AMMIT, Hammer of Darkness (2005, From Beyond Productions)
A somewhat forlorn looking skull (but don’t they all look bummed?), encircled in a ring of bombs. Traditional white on black, with the stock Olde English font that black metal bands have favored since the Bathory days. There’s really not much more to say here, the cover is simple, clean and mean. The skull could have been bigger, perhaps. Note that there’s no hammer around whatsoever, of darkness or otherwise. (“The hammer of darkness is in your miiiind, man!”)

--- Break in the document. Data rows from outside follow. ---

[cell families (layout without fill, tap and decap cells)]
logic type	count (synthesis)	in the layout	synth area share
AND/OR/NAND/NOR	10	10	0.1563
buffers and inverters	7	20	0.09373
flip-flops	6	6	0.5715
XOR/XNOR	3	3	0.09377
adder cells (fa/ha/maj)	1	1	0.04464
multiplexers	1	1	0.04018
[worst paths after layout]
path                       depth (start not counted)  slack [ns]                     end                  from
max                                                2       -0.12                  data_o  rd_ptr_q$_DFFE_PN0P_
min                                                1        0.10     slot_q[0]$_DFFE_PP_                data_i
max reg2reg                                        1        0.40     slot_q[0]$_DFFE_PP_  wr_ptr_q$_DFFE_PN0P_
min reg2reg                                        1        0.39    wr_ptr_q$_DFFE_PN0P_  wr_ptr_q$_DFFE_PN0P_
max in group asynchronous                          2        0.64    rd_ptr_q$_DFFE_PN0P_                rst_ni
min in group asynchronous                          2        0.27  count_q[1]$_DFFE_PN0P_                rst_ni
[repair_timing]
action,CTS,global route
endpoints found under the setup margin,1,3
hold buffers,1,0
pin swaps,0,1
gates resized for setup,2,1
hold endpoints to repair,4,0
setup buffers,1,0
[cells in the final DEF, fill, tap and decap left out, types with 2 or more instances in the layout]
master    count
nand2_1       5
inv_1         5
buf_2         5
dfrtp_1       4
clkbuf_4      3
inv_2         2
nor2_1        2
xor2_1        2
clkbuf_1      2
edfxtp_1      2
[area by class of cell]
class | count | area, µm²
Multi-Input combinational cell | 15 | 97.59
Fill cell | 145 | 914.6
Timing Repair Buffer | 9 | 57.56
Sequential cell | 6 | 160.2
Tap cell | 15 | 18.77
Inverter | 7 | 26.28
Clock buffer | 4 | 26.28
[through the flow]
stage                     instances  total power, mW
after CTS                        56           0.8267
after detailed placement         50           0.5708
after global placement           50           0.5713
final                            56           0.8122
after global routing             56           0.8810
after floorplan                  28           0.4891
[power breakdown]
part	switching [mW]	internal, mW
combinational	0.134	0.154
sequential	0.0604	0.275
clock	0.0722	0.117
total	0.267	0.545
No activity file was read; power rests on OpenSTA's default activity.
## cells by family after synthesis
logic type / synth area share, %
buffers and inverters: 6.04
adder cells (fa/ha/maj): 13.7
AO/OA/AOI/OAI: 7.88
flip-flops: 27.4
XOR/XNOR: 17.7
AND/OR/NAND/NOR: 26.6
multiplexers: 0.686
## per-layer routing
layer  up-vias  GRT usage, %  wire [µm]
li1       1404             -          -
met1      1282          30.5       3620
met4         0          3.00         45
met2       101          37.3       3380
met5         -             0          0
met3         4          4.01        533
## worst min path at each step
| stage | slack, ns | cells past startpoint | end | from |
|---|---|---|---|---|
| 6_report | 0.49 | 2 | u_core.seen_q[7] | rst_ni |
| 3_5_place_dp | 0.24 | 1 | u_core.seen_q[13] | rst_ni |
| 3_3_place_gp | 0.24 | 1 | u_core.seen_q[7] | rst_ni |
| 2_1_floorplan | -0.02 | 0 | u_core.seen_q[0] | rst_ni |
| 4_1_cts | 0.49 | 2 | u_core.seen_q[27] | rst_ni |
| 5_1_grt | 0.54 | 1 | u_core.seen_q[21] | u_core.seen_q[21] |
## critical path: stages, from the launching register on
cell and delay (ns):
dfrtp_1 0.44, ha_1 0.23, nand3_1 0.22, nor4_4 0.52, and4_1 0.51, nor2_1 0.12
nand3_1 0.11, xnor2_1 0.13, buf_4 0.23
--- config.mk ---
export PLATFORM = sky130hd
export DESIGN_NAME = dss_segment_framer_core
export DESIGN_NICKNAME = d
export VERILOG_FILES = /design/src/sv/dsf_pkg.sv /design/src/sv/dss_segment_framer_core.sv /design/src/sv/dsf_front.sv /design/src/sv/dsf_result_queue.sv /design/src/sv/dsf_back.sv
export SDC_FILE = /design/constraint.sdc
export NUM_CORES = 1
export LEC_CHECK = 0
export BUFFER_PORTS_ARGS = -buffer_cell sky130_fd_sc_hd__clkbuf_2
export CORE_MARGIN = 2
export CORE_UTILIZATION = 40
export CTS_BUF_LIST = sky130_fd_sc_hd__clkbuf_16
export DETAILED_ROUTE_END_ITERATION = 8
export SYNTH_ARGS = -nofsm -noshare
export SYNTH_HDL_FRONTEND = slang
export SYNTH_SLANG_ARGS = --single-unit
--- constraint.sdc ---
create_clock -name i_clk -period 3.6 [get_ports i_clk]
set_clock_uncertainty 0.15 [all_clocks]
set_input_delay 0.36 -clock i_clk [delete_from_list [all_inputs] [get_ports i_clk]]
set_output_delay 0.36 -clock i_clk [all_outputs]
set_load 0.01 [all_outputs]
--- src/sv/dsf_pkg.sv ---
package dsf_pkg;

    // Operation carried by an input item.
    typedef enum logic [1:0] {
        OP_START   = 2'd0,
        OP_PAYLOAD = 2'd1,
        OP_END     = 2'd2,
        OP_CLEAR   = 2'd3
    } t_op;

    // Fixed widths of the result fields.
    localparam int OFS_BITS  = 20;
    localparam int SLOT_BITS = 4;

    // Header constants.
    localparam logic [7:0]  FLAG_CHAIN     = 8'h40;
    localparam logic [7:0]  FLAG_SAME_CORR = 8'h10;
    localparam logic [7:0]  DSS_MAGIC      = 8'hD0;
    localparam logic [15:0] MAX_SEG_LEN    = 16'h7FFF;
    localparam logic [15:0] OBJ_LEN_ADJ    = 16'd6;

    // Byte positions inside a ten-byte header.
    localparam int HDR_LEN_OFS     = 0;
    localparam int HDR_FLAGS_OFS   = 3;
    localparam int HDR_OBJ_LEN_OFS = 6;

    // Last result slot of each kind of item.
    localparam logic [SLOT_BITS-1:0] START_LAST_SLOT = 4'd10;
    localparam logic [SLOT_BITS-1:0] END_LAST_SLOT   = 4'd3;
    localparam logic [SLOT_BITS-1:0] ONE_LAST_SLOT   = 4'd0;

    // Result slots of a start item that carry header bytes.
    localparam logic [SLOT_BITS-1:0] SLOT_CHAIN   = 4'd0;
    localparam logic [SLOT_BITS-1:0] SLOT_MAGIC   = 4'd3;
    localparam logic [SLOT_BITS-1:0] SLOT_TYPE    = 4'd4;
    localparam logic [SLOT_BITS-1:0] SLOT_CORR_HI = 4'd5;
    localparam logic [SLOT_BITS-1:0] SLOT_CORR_LO = 4'd6;
    localparam logic [SLOT_BITS-1:0] SLOT_CP_HI   = 4'd9;
    localparam logic [SLOT_BITS-1:0] SLOT_CP_LO   = 4'd10;

    // Result slots of an end item.
    localparam logic [SLOT_BITS-1:0] SLOT_LEN_HI = 4'd0;
    localparam logic [SLOT_BITS-1:0] SLOT_LEN_LO = 4'd1;
    localparam logic [SLOT_BITS-1:0] SLOT_OBJ_HI = 4'd2;

    typedef struct packed {
        t_op         op;
        logic [7:0]  frame_type;
        logic [15:0] correlation_id;
        logic [15:0] code_point;
        logic [7:0]  data_byte;
    } t_in_item;

    typedef struct packed {
        logic                write_valid;
        logic [OFS_BITS-1:0] write_offset;
        logic [7:0]          write_value;
        logic                error;
        logic                last;
    } t_out_item;

    // Classified command handed from the front end to the back end.
    typedef struct packed {
        t_in_item             item;
        logic [SLOT_BITS-1:0] last_slot;
    } t_cmd;

    // Header byte that a start item appends in a given slot.
    function automatic logic [7:0] header_byte(input logic [SLOT_BITS-1:0] slot,
                                               input t_in_item item);
        logic [7:0] value;
        value = 8'h00;
        case (slot)
            SLOT_MAGIC:   value = DSS_MAGIC;
            SLOT_TYPE:    value = item.frame_type;
            SLOT_CORR_HI: value = item.correlation_id[15:8];
            SLOT_CORR_LO: value = item.correlation_id[7:0];
            SLOT_CP_HI:   value = item.code_point[15:8];
            SLOT_CP_LO:   value = item.code_point[7:0];
            default:      value = 8'h00;
        endcase
        return value;
    endfunction

endpackage

--- src/sv/dss_segment_framer_core.sv ---
// Segment framer: each transfer in is a start, payload, end or clear command and
// yields a short sequence of results, mostly buffer byte writes, with last set on
// the final one. A payload item yields one result, a start item eleven (chain
// patch plus ten header bytes), an end item four and a clear item one; the
// back-end sequencer issues one result per cycle while the result queue has room.
// With both queues empty, the first result of an item is registered in the command
// queue and then in the result queue before it reaches the result ports. A command
// queue of CMD_DEPTH entries sits in front of the sequencer, so up to CMD_DEPTH - 1
// further items are accepted at one per cycle while a header is still being sent,
// and a two-entry result queue lets the sequencer keep writing at one per cycle
// while pop is held high; when results are not popped the sequencer stalls, and
// then the input does. Errors (buffer full, segment longer than 0x7FFF, end without
// a header) are sticky, suppress all writes and clear only with a clear command or a reset.
module dss_segment_framer_core import dsf_pkg::*; #(
    parameter int ADDR_BITS = 20,
    parameter int CMD_DEPTH = 4
) (
    input  logic      i_clk,
    input  logic      i_rst_n,
    input  logic      push,
    input  t_in_item  i_item,
    output logic      full,
    output logic      empty,
    output t_out_item o_result,
    input  logic      pop
);

    logic      cmd_valid;
    t_cmd      cmd;
    logic      cmd_pop;
    logic      res_full;
    logic      res_valid;
    t_out_item res;

    // Accept and classify commands.
    dsf_front #(
        .CMD_DEPTH (CMD_DEPTH)
    ) u_front (
        .i_clk       (i_clk),
        .i_rst_n     (i_rst_n),
        .i_push      (push),
        .i_item      (i_item),
        .o_full      (full),
        .o_cmd_valid (cmd_valid),
        .o_cmd       (cmd),
        .i_cmd_pop   (cmd_pop)
    );

    // Expand commands into buffer writes.
    dsf_back #(
        .ADDR_BITS (ADDR_BITS)
    ) u_back (
        .i_clk       (i_clk),
        .i_rst_n     (i_rst_n),
        .i_cmd_valid (cmd_valid),
        .i_cmd       (cmd),
        .o_cmd_pop   (cmd_pop),
        .i_res_full  (res_full),
        .o_res_valid (res_valid),
        .o_res       (res)
    );

    // Hold results until they are popped.
    dsf_result_queue u_result_queue (
        .i_clk       (i_clk),
        .i_rst_n     (i_rst_n),
        .i_res_valid (res_valid),
        .i_res       (res),
        .o_res_full  (res_full),
        .o_empty     (empty),
        .o_result    (o_result),
        .i_pop       (pop)
    );

endmodule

This is the strain of black metal sometimes referred to as “black ‘n’ roll,” but really it’s just the oldest of old-school black metal, clearly influenced by Motorhead, Venom and Bathory, and certainly the German thrash gods of the ’80s and Brazilian bands like Vulcano and Sarcofago. These Chileans keep it real and rockin’, the closest reference point being the first two Bathory albums. Although those can’t ever be bested, Ammit does a fair job of laying it down and keeping pedal to metal for nearly 39 minutes. The music is mid-paced to thrash-speed fast (ie. it never blasts) and while most of it definitely rocks, something like “Black Plagues” gets a bit more murky and chaotic. Highlights are found in the total worship of Bathory’s first album, “Dogs from Hell,” and the ripping “Power Means Death Power.” The vocals snarl and croak like early Quorthon, but you can also hear some Udo Dirkschneider in the phrasing and barking delivery. Which is perfect for the cover of Accept’s “Fast as a Shark.” For what this album is, it’s very good.